3. Thus, where it appeared that a deceased party in his life-time had bought a wagon of the defendant, and had paid only $10 on the price, and the defendant, after his death, took possession of the same, and refused to give it up on demand, on suit by the administrator, originally commenced before a justice of the peace, who named the action trover, the plaintiff obtained a verdict and judgment for $10, the proof showing the wagon to be worth at least $35: Meld, that the verdict could be sustained, as the justice had jurisdiction of an action of debt or assumpsit.

Writ op Error to the Circuit Court of Clinton county •, the Hon. Silas L. Bryan, Judge, presiding.

Mr. G. Van Hoorebbke, for the plaintiff in error.

Mr. Justice Walker

delivered the opinion of the Court:

It appears from this record that defendant in error, as administrator of the estate of Hiram Allen, deceased, brought an action of trover before a justice of the peace in Clinton county, against plaintiff in error, to recover a wagon claimed to have belonged to deceased in his life-time. A demand and refusal were proved, and, on a trial before the justice, plaintiff below recovered a judgment for $40. An appeal was prosecuted to the circuit court, where a trial was had before a jury, who found a verdict in favor of plaintiff for *251$10, and the court, after overruling a motion for a new trial, rendered a judgment on the verdict, from which this writ of error is prosecuted by defendant.

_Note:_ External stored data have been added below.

From an optimization exercise on the open Yosys and OpenROAD flow, aimed at small area, a short achievable clock period and few clock cycles per item; shortcuts taken in it are not production practice. Only simulation tests tie the RTL to the original design; equivalence was not proved. Power figures rest on the tool's default switching activity, not on a simulated workload.

## flow/design.v

```verilog
module s8b_encoder (
    input  wire        clk,
    input  wire        rst,         
    input  wire        in_valid,
    output wire        in_ready,
    input  wire        in_flush,
    input  wire        in_pad,      
    input  wire [59:0] in_data,
    output wire        out_valid,
    input  wire        out_ready,
    output wire [63:0] out_word
);
    localparam NQ = 60;
    localparam [14*7-1:0] CNT_TAB = {7'd1, 7'd2, 7'd3, 7'd4, 7'd5, 7'd6, 7'd7,
                                     7'd8, 7'd10, 7'd12, 7'd15, 7'd20, 7'd30, 7'd60};
    localparam [14*7-1:0] WID_TAB = {7'd60, 7'd30, 7'd20, 7'd15, 7'd12, 7'd10, 7'd8,
                                     7'd7, 7'd6, 7'd5, 7'd4, 7'd3, 7'd2, 7'd1};
    localparam [1:0] S_ACC   = 2'd0,    
                     S_SEL   = 2'd1,    
                     S_SHIFT = 2'd2;    
    reg [59:0] q [0:NQ-1];
    reg [6:0]  cnt;
    reg [1:0]  state;
    reg        flushing;
    reg        pad_r;
    reg [6:0]  shift_left;
    reg [63:0] word_r;
    reg        word_valid;
    reg [13:0] ok;
    reg [63:0] cand [0:13];
    reg [63:0] sel_word;
    reg [6:0]  sel_k;
    reg        found;
    integer    i, j;
    reg [6:0]  c, w;
    always @* begin
        for (j = 0; j < 14; j = j + 1) begin
            c = CNT_TAB[j*7 +: 7];
            w = WID_TAB[j*7 +: 7];
            ok[j] = (cnt >= c) || (flushing && pad_r);
            cand[j] = {j[3:0] + 4'd2, 60'd0};
            for (i = 0; i < NQ; i = i + 1) begin
                if (i < c && i < cnt) begin
                    if ((q[i] >> w) != 60'd0)
                        ok[j] = 1'b0;
                    cand[j] = cand[j] | ({4'd0, q[i] & ((60'd1 << w) - 60'd1)} << (i * w));
                end
            end
        end
        found    = 1'b0;
        sel_word = 64'd0;
        sel_k    = 7'd0;
        for (j = 0; j < 14; j = j + 1) begin
            if (!found && ok[j]) begin
                found    = 1'b1;
                sel_word = cand[j];
                sel_k    = (cnt < CNT_TAB[j*7 +: 7]) ? cnt : CNT_TAB[j*7 +: 7];
            end
        end
    end
    assign in_ready  = (state == S_ACC);
    assign out_valid = word_valid;
    assign out_word  = word_r;
    wire push  = in_valid && in_ready && !in_flush;
    wire flush = in_valid && in_ready &&  in_flush;
    always @(posedge clk) begin
        if (rst) begin
            state      <= S_ACC;
            cnt        <= 7'd0;
            flushing   <= 1'b0;
            pad_r      <= 1'b0;
            shift_left <= 7'd0;
            word_valid <= 1'b0;
        end else begin
            if (word_valid && out_ready)
                word_valid <= 1'b0;
            case (state)
                S_ACC: begin
                    if (push) begin
                        q[cnt[5:0]] <= in_data;
                        cnt         <= cnt + 7'd1;
                        if (cnt == NQ - 1)
                            state <= S_SEL;
                    end else if (flush && cnt != 7'd0) begin
                        flushing <= 1'b1;
                        pad_r    <= in_pad;
                        state    <= S_SEL;
                    end
                end
                S_SEL: begin
                    if (!word_valid || out_ready) begin
                        word_r     <= sel_word;
                        word_valid <= 1'b1;
                        shift_left <= sel_k;
                        state      <= S_SHIFT;
                    end
                end
                S_SHIFT: begin
                    for (i = 0; i < NQ - 1; i = i + 1)
                        q[i] <= q[i + 1];
                    cnt        <= cnt - 7'd1;
                    shift_left <= shift_left - 7'd1;
                    if (shift_left == 7'd1) begin
                        if (flushing && cnt != 7'd1) begin
                            state <= S_SEL;
                        end else begin
                            flushing <= 1'b0;
                            state    <= S_ACC;
                        end
                    end
                end
                default: state <= S_ACC;
            endcase
        end
    end
endmodule
```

On the trial in the circuit court, it appeared that the wagon was in the possession of deceased at the time of his death, and that plaintiff in error took it into possession, and the administrator brought this action. On the trial in the circuit court, the widow was introduced as a witness on behalf of the plaintiff, and testified in the cause, which is assigned as error. On a careful examination of the record, we fail to find that this testimony was objected to by plaintiff in error. In the absence of an exception appearing in the record, as has been held in numerous cases in this court, the objection can not be raised and discussed for the first time on error. Where evidence is received or a witness admitted without objection, we must presume that all grounds of exception are waived, and having been waived, the party can not afterwards object. As the question is not presented by the record, we do not determine whether the widow of intestate was a competent witness.

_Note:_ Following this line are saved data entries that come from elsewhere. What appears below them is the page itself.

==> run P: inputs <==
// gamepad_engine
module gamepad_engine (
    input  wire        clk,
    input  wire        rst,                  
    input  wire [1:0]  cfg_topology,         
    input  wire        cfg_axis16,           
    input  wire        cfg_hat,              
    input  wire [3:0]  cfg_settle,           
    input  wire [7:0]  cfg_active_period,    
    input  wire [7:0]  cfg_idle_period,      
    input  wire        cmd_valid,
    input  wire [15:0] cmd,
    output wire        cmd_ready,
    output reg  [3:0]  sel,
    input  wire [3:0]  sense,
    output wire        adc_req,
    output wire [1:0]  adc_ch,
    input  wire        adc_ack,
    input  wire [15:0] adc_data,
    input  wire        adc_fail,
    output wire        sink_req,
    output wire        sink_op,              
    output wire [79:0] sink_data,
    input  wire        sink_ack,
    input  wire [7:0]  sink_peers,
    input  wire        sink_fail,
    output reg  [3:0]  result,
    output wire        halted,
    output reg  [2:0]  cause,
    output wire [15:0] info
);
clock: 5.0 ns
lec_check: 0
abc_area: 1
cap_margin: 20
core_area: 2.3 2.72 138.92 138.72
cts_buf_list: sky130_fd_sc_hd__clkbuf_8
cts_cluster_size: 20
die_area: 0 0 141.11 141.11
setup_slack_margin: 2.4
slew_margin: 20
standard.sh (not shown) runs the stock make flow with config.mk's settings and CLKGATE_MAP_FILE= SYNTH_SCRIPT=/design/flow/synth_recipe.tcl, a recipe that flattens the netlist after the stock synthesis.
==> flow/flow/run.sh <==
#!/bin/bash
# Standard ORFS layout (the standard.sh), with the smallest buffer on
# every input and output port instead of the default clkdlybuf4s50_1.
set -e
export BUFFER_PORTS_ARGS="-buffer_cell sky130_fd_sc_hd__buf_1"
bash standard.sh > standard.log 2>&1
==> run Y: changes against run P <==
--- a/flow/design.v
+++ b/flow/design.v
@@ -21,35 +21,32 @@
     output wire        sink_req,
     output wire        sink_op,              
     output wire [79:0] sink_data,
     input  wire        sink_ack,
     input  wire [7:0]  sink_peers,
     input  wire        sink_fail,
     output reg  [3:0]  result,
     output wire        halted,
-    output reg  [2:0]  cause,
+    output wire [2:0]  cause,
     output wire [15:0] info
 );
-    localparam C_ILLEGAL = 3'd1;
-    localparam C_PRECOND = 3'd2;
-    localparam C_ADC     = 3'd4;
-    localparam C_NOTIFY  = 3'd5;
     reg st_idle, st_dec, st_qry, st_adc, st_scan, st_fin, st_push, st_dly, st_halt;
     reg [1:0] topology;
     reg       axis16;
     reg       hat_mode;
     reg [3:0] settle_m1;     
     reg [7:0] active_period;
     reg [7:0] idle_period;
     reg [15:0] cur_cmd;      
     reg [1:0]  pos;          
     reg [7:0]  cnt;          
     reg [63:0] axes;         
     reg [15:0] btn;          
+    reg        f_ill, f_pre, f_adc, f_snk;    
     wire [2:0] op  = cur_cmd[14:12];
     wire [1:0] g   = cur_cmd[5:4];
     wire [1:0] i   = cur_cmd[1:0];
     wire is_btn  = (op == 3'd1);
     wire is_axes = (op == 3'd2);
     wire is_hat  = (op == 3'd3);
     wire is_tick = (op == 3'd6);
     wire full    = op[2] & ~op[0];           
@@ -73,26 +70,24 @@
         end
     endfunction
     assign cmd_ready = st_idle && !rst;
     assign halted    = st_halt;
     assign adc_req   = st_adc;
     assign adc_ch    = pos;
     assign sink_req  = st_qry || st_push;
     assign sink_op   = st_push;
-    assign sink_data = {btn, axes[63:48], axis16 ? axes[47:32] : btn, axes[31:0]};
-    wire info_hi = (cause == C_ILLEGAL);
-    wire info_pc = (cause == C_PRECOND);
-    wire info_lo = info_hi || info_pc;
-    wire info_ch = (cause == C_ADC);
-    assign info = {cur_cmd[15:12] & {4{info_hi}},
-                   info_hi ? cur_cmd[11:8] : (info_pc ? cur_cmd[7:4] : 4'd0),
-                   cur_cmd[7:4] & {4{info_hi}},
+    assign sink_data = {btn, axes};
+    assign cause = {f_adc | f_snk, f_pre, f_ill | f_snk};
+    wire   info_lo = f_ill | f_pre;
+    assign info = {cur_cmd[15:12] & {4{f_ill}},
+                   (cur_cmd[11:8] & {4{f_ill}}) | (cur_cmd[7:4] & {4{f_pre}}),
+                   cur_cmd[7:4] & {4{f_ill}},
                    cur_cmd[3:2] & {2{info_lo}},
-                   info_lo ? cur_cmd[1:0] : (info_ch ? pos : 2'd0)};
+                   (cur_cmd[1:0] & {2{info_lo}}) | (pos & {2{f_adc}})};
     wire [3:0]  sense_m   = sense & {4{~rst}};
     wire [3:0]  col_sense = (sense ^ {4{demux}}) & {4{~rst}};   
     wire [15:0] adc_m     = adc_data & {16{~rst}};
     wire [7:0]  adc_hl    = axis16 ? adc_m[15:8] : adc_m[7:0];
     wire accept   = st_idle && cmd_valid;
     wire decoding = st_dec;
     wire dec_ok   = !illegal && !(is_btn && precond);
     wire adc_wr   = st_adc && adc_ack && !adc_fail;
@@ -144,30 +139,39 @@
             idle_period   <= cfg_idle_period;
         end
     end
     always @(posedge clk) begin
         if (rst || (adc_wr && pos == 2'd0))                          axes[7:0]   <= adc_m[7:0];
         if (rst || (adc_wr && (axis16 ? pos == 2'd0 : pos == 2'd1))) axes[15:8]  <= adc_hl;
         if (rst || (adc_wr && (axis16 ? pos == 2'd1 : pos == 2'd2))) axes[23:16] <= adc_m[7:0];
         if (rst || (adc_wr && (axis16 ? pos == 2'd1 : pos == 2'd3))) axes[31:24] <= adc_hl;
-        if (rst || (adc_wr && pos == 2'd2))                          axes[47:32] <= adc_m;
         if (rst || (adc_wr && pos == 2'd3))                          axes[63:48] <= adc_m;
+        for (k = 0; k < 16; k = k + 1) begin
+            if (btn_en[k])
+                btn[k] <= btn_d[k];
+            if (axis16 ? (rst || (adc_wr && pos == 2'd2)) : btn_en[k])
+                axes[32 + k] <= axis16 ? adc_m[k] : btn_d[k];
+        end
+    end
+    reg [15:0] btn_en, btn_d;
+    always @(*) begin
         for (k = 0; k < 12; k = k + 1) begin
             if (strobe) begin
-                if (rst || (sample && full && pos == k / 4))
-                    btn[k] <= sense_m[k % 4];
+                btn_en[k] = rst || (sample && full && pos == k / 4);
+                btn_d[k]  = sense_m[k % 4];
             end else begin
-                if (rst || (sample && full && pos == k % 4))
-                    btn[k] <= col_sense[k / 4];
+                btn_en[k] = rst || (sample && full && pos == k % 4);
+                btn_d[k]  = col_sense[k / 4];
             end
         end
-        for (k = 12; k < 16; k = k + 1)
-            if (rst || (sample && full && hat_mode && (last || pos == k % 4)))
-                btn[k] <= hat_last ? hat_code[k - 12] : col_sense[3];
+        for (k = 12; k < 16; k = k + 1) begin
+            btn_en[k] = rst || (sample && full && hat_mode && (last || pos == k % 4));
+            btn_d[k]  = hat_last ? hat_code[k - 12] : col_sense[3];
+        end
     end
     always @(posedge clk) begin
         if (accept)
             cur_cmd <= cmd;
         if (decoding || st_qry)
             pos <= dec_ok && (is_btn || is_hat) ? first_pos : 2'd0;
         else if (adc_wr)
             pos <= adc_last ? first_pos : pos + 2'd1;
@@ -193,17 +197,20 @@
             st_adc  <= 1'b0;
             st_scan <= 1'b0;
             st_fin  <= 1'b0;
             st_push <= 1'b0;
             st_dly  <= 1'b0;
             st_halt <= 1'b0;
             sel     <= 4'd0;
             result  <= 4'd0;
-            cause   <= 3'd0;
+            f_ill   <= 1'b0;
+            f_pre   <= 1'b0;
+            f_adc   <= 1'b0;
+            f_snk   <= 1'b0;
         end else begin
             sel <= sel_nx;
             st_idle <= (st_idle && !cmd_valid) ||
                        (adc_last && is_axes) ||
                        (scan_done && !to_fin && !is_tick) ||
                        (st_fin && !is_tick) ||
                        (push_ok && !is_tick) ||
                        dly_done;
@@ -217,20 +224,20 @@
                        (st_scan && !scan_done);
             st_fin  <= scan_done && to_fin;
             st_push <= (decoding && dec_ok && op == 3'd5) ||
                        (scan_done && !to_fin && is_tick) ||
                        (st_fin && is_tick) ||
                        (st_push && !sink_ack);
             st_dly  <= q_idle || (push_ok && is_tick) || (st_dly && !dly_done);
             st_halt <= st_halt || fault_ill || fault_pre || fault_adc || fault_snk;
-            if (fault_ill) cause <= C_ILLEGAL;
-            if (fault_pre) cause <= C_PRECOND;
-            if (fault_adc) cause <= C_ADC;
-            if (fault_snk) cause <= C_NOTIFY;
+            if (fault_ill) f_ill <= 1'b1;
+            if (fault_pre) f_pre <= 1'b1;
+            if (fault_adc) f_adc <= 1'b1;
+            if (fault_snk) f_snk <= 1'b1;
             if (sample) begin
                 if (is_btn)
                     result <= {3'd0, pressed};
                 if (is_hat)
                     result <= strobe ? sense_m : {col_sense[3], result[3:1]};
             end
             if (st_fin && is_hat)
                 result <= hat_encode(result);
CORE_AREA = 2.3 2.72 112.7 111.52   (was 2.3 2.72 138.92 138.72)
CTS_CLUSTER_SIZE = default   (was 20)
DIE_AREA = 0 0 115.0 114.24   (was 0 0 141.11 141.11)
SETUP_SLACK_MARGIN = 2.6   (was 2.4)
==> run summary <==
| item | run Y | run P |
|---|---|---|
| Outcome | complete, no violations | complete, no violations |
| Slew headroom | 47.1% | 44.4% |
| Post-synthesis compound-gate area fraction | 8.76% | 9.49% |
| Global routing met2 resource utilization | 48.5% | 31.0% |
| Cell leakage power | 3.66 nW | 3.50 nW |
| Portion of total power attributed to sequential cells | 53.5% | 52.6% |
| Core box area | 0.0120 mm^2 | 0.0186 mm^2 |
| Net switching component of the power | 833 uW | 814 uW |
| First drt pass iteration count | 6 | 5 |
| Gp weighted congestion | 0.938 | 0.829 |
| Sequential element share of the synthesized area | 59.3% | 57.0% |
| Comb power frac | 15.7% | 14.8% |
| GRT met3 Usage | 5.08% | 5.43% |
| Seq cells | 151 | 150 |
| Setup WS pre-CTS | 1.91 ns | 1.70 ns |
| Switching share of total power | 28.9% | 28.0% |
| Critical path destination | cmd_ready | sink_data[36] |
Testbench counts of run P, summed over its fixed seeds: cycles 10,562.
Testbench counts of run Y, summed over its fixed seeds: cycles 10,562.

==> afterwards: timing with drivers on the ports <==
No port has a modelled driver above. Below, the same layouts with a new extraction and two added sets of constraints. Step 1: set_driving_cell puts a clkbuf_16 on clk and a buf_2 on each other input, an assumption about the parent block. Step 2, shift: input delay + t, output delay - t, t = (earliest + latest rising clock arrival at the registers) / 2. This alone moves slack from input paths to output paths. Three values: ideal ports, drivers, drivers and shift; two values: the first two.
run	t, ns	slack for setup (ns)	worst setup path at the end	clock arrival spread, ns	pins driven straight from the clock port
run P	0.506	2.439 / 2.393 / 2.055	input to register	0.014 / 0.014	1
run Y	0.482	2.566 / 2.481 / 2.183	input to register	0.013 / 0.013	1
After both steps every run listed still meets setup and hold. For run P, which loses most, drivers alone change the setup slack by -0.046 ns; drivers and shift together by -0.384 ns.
Source: an optimization exercise on an open RTL-to-GDS flow (aim: small area). Production flows keep margins and buffers that such runs may drop.
The RTL was checked by simulation tests, not by an equivalence proof against the original design.

Setup of run A:
==> flow/design.v (excerpt) <==
module n2t_timing_engine (
    input  wire        clk,
    input  wire        rst,
    input  wire [63:0] tick,
    input  wire [1:0]  btn_in,
    input  wire        in_data,
    input  wire        cmd_valid,
    input  wire [31:0] cmd,
    output wire [1:0]  clk_out,
    output wire [3:0]  out_data,
    output wire [3:0]  out_enable,
    output wire        in_load,
    output wire        in_shift,
    output wire        in_clock,
    output wire [1:0]  btn_state,
    output wire [1:0]  btn_changed,
    output wire [1:0]  clk_mode,
    output wire [15:0] clk_freq0,
    output wire [15:0] clk_freq1,
    output wire [3:0]  out_reversed,
    output wire [15:0] in_word,
    output wire [15:0] in_word_mirrored,
    output wire        in_changed,
    output wire [7:0]  cur_prog,
    output wire [1:0]  seq_mode,
    output reg         cmd_ok
);
==> flow/config.mk <==
export PLATFORM = sky130hd
export DESIGN_NAME = n2t_timing_engine
export DESIGN_NICKNAME = n2t_timing_engine
export VERILOG_FILES = /design/flow/design.v
export SDC_FILE = /design/flow/constraint.sdc
export NUM_CORES = 4
export LEC_CHECK = 0
export ABC_AREA = 1
export CAP_MARGIN = 20
export CORE_MARGIN = 2
export CORE_UTILIZATION = 40
export CTS_BUF_LIST = sky130_fd_sc_hd__clkbuf_8
export SLEW_MARGIN = 20
==> flow/constraint.sdc <==
create_clock -name core_clock -period 70.0 [get_ports {clk}]
set_input_delay 14.0000 -clock core_clock [delete_from_list [all_inputs] [get_ports {clk}]]
set_output_delay 14.0000 -clock core_clock [all_outputs]
set_load 0.01 [all_outputs]
standard.sh (not shown) runs the stock make flow with config.mk's settings and CLKGATE_MAP_FILE= SYNTH_SCRIPT=/design/flow/synth_recipe.tcl, a recipe that flattens the netlist after the stock synthesis.
==> flow/flow/run.sh <==
#!/bin/bash
# Layout flow: the standard flow (standard.sh), with one change to
# synthesis: ORFS's synthesis runs unchanged up to technology mapping, then
# ABC maps the divider (n2t_div, kept as its own module until the final
# flatten) with ORFS's area script and the rest of the design with a
# stronger area-recovery script (flow/area.abc). Registers are mapped by
# dfflibmap before ABC, exactly as in the standard synthesis.
set -euo pipefail
W=$(pwd)
F=$W/flow

# ORFS's synth.tcl with the ABC call split in two
python3 - "$FLOW_HOME/scripts/synth.tcl" "$W/synth_split.tcl" "$F" <<'PY'
import sys
src, dst, f = sys.argv[1:4]
s = open(src).read()
pre = "source $::env(SCRIPTS_DIR)/synth_preamble.tcl"
assert s.count(pre) == 1
s = s.replace(pre, pre + "\n"
    "set div_abc_args  [lreplace $abc_args 1 1 %s/div.abc]\n"
    "set rest_abc_args [lreplace $abc_args 1 1 %s/area.abc]\n" % (f, f))
call = "  log_cmd abc {*}$abc_args\n"
assert s.count(call) == 1
s = s.replace(call, "  log_cmd abc {*}$div_abc_args n2t_div\n"
                    "  log_cmd abc {*}$rest_abc_args n2t_timing_engine\n")
open(dst, "w").write(s)
PY

# The standard flow's synthesis script, sourcing the split copy
sed "s#source \$::env(SCRIPTS_DIR)/synth.tcl#source $W/synth_split.tcl#" synth_recipe.tcl > my_synth.tcl
grep -q "synth_split.tcl" my_synth.tcl

# The standard flow's config, keeping the divider as a module through synthesis
{ cat config.mk; echo "export SYNTH_KEEP_MODULES = n2t_div"; } > my_config.mk

sed -e "s#DESIGN_CONFIG=[^ ]*#DESIGN_CONFIG=$W/my_config.mk#" \
    -e "s#SYNTH_SCRIPT=[^ ]*#SYNTH_SCRIPT=$W/my_synth.tcl#" standard.sh > my_standard.sh
grep -q "my_synth.tcl" my_standard.sh
grep -q "my_config.mk" my_standard.sh

bash my_standard.sh finish > make_finish.log 2>&1
==> flow/flow/area.abc <==
strash
dc2
dch -f
amap
mfs2
strash
dch -f
amap
==> flow/flow/div.abc <==
strash
dch
map -B 0.9
topo
stime -c
buffer -c
upsize -c
dnsize -c
#### Input delta (run B over run A)
Settings: removing CTS_BUF_LIST (formerly sky130_fd_sc_hd__clkbuf_8).
==> flow/run.sh (new file) <==
#!/bin/bash
# synth_recipe.tcl (not shown) runs the flow's synth.tcl, then flattens the netlist and writes it again
# the make line also repeats each setting of config.mk as NAME=value (left out here)
make -C /OpenROAD-flow-scripts/flow DESIGN_CONFIG=/design/flow/config.mk WORK_HOME=/design/flow/orfs CLKGATE_MAP_FILE= SYNTH_SCRIPT=/design/flow/synth_recipe.tcl finish
removed: flow/flow/run.sh
removed: flow/flow/area.abc
removed: flow/flow/div.abc
removed: flow/standard.sh
## What came out
Timing, DRC, antenna: 0 failures across run A and run B. Looking at via count, run B sits about 1.3% higher than run A does. Higher vertical extent of the die was reported by run B, not run A. Critical path data required time delta for run B relative to run A: 0.08 ns lower. Highest attainable clock frequency ended up 0.13 MHz lower on run B than on run A. Going from run A to run B, routing usage on met1 decreased by 1.3 points relative to the old numbers; global-route usage now smaller. [compare] base=run A new=run B: final-layout clock buffer total saw a decrease, met3 demand-to-capacity share in global routing saw a decrease, clock skew saw a decrease.
Here is what was changed in the inputs of run C compared with run B.
==> flow/flow/run.sh (new file) <==
#!/bin/bash
# Layout flow: the standard flow (standard.sh), with one change to
# synthesis: ORFS's synthesis runs unchanged up to technology mapping, then
# ABC maps the divider (n2t_div, kept as its own module until the final
# flatten) with ORFS's area script and the rest of the design with a
# stronger area-recovery script (flow/area.abc). Registers are mapped by
# dfflibmap before ABC, exactly as in the standard synthesis.
set -euo pipefail
W=$(pwd)
F=$W/flow

# ORFS's synth.tcl with the ABC call split in two
python3 - "$FLOW_HOME/scripts/synth.tcl" "$W/synth_split.tcl" "$F" <<'PY'
import sys
src, dst, f = sys.argv[1:4]
s = open(src).read()
pre = "source $::env(SCRIPTS_DIR)/synth_preamble.tcl"
assert s.count(pre) == 1
s = s.replace(pre, pre + "\n"
    "set div_abc_args  [lreplace $abc_args 1 1 %s/div.abc]\n"
    "set rest_abc_args [lreplace $abc_args 1 1 %s/area.abc]\n" % (f, f))
call = "  log_cmd abc {*}$abc_args\n"
assert s.count(call) == 1
s = s.replace(call, "  log_cmd abc {*}$div_abc_args n2t_div\n"
                    "  log_cmd abc {*}$rest_abc_args n2t_timing_engine\n")
open(dst, "w").write(s)
PY

# The standard flow's synthesis script, sourcing the split copy
sed "s#source \$::env(SCRIPTS_DIR)/synth.tcl#source $W/synth_split.tcl#" synth_recipe.tcl > my_synth.tcl
grep -q "synth_split.tcl" my_synth.tcl

# The standard flow's config, keeping the divider as a module through synthesis
{
    cat config.mk
    echo "export SYNTH_KEEP_MODULES = n2t_div"
    # clock tree: larger sink clusters, no dummy loads
    echo "export CTS_ARGS = -sink_clustering_enable -repair_clock_nets -dont_use_dummy_load -sink_clustering_size 24 -sink_clustering_max_diameter 150"
} > my_config.mk

sed -e "s#DESIGN_CONFIG=[^ ]*#DESIGN_CONFIG=$W/my_config.mk#" \
    -e "s#SYNTH_SCRIPT=[^ ]*#SYNTH_SCRIPT=$W/my_synth.tcl#" standard.sh > my_standard.sh
grep -q "my_synth.tcl" my_standard.sh
grep -q "my_config.mk" my_standard.sh

bash my_standard.sh finish > make_finish.log 2>&1
==> flow/flow/area.abc (new file) <==
strash
dc2
dch -f
amap
mfs2
strash
dch -f
amap
==> flow/flow/div.abc (new file) <==
strash
dch
map -B 0.9
topo
stime -c
buffer -c
upsize -c
dnsize -c
==> flow/standard.sh (new file) <==
#!/bin/bash
# synth_recipe.tcl (not shown) runs the flow's synth.tcl, then flattens the netlist and writes it again
# the make line also repeats each setting of config.mk as NAME=value (left out here)
make -C /OpenROAD-flow-scripts/flow DESIGN_CONFIG=/design/flow/config.mk WORK_HOME=/design/flow/orfs CLKGATE_MAP_FILE= SYNTH_SCRIPT=/design/flow/synth_recipe.tcl "${@:-finish}"
removed: flow/run.sh
==> comparison <==
The top routing layer in use comes out met5 in one run and met4 in the other, namely in run B and run C respectively.
| worst clock skew | run C vs run B | worse |
Diff run B -> run C: register-to-register slack went up 0.86 ns; time the worst path needs with I/O delays and setup dropped 0.55 ns.
Row number of inserted diodes: run C lower / run B higher
Compared with run B, the router placed fewer vias in run C.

It is next urged that the court erred in giving for defendant in error this instruction:

If you believe from the evidence that the wagon belonged to deceased at time of his death, your verdict will be, guilty, and assess the damage at whatever the proof shows the wagon worth when taken by plaintiff in error. But if you believe from the proof the wagon belonged to plaintiff in error, your verdict will be, not guilty, and that if the jury believed that Hiram Allen was to pay for the wagon at a future time, you should find for plaintiff.'”

Although this instruction may have been inaccurate, still it manifestly did not mislead the jury. There was not sufficient evidence of ownership by deceased upon which to base this instruction. But had the jury found that he was the owner of the wagon, they would doubtless have found a verdict for $35 or $40, as the evidence clearly showed the wagon to have *252been worth one or the other of these sums, and there was no evidence that it was worth the sum found by the verdict.

On the other hand, it is manifest that the jury found that sum on the evidence of the widow that her husband had furnished §10 in money towards paying for the wagon, and we think they were warranted in arriving at that conclusion. Can such a judgment be sustained? In a justice’s court there are no pleadings, and it has been held by this court, that the plaintiff is not required even to file an account in a suit before a justice of the peace; and on bringing an action in that court, if the plaintiff proves any grounds of a recovery he is entitled to a judgment, if the justice of the peace .has jurisdiction of the subject matter. The fact that the justice of the peace names the action one thing when it is another, can not prejudice the rights of the plaintiff.

In this case an action of debt or assumpsit would lie for the recovery of the money loaned by deceased to plaintiff in error, and the justice of the peace had jurisdiction in both of these actions to a much larger amount.

Inasmuch as the evidence sustains the verdict, the judgment of the court below must be affirmed.